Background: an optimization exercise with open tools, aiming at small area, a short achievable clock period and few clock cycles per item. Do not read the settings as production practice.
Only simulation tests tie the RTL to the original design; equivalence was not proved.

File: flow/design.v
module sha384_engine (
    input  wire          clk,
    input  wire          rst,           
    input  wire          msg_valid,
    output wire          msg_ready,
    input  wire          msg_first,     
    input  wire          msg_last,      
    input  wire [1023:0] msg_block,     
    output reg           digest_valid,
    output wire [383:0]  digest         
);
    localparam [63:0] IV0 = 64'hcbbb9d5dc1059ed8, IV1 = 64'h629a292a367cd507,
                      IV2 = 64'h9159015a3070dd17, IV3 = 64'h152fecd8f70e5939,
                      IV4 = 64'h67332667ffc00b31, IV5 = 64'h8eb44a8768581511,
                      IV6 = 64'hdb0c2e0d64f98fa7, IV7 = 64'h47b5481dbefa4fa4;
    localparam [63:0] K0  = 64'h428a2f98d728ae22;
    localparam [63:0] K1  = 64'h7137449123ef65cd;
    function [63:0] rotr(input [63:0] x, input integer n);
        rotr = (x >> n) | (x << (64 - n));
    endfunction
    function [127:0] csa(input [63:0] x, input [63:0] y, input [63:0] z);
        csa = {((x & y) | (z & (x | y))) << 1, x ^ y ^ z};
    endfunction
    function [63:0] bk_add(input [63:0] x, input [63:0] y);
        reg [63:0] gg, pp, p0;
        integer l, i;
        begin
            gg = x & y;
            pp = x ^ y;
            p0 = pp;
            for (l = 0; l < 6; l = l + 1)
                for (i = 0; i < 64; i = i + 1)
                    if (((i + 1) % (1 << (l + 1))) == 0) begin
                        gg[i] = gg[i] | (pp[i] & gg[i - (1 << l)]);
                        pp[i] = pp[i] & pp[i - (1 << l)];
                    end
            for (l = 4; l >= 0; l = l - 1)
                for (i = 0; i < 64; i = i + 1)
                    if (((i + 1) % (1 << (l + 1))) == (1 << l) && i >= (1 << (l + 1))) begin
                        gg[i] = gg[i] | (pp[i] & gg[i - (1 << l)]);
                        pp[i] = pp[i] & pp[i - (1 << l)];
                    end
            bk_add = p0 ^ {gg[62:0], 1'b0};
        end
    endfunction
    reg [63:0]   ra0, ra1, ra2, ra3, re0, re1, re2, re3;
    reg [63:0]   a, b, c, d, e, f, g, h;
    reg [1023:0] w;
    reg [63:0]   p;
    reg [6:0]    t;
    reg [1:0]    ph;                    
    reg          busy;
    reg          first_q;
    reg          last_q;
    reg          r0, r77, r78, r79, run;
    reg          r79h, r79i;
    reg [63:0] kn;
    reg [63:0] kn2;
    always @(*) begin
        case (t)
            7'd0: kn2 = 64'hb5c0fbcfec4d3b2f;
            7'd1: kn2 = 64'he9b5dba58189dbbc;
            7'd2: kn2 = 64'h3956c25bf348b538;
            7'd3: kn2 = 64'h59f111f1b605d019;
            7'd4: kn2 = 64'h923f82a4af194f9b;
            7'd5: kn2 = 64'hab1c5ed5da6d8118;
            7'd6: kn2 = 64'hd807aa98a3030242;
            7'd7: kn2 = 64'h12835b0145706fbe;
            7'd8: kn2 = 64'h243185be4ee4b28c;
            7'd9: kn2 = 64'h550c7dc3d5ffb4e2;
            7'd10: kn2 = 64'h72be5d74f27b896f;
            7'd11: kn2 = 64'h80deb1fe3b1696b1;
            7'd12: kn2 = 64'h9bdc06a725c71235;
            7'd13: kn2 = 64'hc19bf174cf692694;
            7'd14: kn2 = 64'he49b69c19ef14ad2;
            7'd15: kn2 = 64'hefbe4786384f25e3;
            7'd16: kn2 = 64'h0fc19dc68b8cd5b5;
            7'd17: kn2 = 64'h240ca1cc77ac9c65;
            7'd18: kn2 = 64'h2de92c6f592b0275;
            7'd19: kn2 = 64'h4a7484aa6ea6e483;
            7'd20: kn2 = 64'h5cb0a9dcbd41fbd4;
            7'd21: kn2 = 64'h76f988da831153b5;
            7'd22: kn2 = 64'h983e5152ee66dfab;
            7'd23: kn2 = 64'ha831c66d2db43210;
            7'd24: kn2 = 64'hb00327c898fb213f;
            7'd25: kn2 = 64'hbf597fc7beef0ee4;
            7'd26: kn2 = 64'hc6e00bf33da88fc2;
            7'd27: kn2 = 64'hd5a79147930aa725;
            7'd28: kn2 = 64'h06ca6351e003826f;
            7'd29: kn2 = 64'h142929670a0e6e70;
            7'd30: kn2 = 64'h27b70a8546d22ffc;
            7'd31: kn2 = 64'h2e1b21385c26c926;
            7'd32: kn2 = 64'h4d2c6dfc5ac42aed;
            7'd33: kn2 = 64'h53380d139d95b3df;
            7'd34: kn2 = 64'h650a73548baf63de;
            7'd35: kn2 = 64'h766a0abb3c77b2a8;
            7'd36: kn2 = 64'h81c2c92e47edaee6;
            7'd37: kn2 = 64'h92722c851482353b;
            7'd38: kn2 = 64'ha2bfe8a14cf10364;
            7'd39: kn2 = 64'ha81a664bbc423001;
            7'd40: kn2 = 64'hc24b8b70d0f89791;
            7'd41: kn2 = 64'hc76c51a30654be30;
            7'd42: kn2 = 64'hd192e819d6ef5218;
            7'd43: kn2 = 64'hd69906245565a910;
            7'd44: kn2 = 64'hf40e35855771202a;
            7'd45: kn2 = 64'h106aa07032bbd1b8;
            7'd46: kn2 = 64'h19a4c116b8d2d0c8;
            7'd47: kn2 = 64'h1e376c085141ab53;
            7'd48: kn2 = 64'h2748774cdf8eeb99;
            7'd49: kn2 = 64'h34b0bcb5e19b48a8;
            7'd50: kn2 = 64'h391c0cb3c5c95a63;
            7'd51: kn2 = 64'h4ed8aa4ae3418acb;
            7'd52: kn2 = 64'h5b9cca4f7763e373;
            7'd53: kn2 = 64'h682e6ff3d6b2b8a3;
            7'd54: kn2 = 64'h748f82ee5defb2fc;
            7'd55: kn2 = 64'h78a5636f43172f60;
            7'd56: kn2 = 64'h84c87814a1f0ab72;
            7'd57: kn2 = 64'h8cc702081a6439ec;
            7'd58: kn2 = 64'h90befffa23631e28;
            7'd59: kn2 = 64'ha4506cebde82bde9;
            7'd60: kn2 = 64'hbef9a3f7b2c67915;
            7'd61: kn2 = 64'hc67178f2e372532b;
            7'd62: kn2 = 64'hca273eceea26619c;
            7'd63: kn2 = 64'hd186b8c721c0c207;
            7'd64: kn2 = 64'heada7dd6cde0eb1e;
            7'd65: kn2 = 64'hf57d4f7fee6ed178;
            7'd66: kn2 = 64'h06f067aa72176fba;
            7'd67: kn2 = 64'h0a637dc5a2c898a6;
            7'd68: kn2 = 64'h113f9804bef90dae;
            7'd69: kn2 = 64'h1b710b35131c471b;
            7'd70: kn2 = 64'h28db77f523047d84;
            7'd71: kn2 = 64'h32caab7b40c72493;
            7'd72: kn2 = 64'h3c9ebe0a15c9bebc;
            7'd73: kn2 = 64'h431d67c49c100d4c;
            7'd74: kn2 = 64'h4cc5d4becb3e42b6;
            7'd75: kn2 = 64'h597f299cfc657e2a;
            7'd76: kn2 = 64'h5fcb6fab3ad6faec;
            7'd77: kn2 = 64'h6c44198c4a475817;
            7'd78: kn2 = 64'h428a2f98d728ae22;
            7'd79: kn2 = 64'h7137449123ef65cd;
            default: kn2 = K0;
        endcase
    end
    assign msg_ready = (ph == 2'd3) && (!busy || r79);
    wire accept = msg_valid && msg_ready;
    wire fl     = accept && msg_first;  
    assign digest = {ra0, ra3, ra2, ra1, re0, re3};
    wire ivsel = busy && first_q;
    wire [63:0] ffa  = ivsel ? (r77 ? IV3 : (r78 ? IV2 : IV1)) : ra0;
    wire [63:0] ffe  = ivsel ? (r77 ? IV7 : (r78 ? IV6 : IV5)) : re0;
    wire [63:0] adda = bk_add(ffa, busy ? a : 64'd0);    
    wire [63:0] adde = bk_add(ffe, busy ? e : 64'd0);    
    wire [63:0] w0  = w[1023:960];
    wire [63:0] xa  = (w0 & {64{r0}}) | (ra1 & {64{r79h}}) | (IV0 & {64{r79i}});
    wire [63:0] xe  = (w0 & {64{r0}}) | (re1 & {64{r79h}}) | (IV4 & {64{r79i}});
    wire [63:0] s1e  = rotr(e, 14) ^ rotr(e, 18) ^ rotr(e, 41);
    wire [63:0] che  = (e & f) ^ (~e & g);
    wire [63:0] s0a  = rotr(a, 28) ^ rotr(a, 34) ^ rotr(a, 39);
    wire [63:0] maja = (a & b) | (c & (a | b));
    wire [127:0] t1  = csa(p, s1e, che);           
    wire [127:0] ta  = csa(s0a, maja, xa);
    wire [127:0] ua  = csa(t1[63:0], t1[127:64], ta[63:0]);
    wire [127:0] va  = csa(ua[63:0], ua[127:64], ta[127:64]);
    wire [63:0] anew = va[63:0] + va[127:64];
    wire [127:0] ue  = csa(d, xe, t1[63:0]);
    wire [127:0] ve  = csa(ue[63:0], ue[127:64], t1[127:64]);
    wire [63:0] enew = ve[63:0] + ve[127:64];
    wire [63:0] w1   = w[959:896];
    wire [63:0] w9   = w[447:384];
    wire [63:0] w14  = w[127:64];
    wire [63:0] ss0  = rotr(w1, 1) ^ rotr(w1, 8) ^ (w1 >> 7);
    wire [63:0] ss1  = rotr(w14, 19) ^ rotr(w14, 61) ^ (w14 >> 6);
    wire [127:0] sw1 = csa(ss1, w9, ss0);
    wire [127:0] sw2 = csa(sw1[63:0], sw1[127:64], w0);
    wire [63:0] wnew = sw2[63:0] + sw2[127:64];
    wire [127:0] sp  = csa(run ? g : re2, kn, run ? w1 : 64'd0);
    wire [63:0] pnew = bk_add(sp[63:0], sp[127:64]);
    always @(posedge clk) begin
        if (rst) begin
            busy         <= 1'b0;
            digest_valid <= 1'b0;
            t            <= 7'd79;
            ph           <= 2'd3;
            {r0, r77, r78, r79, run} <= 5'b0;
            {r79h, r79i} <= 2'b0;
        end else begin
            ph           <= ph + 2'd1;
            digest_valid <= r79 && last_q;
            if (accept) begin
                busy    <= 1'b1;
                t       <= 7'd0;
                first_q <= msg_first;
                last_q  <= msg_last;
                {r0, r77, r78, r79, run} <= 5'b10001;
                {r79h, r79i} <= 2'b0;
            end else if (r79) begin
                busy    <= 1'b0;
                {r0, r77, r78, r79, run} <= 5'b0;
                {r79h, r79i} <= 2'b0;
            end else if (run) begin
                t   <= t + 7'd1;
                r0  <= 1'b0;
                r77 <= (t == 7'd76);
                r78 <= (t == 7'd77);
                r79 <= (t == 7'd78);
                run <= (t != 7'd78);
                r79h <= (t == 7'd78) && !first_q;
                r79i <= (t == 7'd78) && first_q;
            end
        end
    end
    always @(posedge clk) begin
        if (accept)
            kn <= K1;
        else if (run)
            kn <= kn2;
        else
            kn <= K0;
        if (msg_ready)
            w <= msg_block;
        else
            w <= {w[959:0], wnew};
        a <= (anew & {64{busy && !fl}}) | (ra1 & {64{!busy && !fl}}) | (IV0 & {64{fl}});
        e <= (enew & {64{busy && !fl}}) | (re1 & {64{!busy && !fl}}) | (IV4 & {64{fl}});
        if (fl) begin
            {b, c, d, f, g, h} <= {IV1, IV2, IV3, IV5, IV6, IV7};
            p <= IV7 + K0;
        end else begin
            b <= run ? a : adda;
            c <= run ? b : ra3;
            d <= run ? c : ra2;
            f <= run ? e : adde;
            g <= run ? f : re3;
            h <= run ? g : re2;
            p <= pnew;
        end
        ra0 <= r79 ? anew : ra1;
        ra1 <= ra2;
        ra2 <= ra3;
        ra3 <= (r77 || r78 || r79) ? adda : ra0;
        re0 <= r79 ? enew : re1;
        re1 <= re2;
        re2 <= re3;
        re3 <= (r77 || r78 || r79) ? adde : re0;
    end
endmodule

* * *

EXERCISE GOAL:
Please copy out each line of the listing above that contains the string "accept".

SOLUTION BELOW:
    wire accept = msg_valid && msg_ready;
    wire fl     = accept && msg_first;  
            if (accept) begin
        if (accept)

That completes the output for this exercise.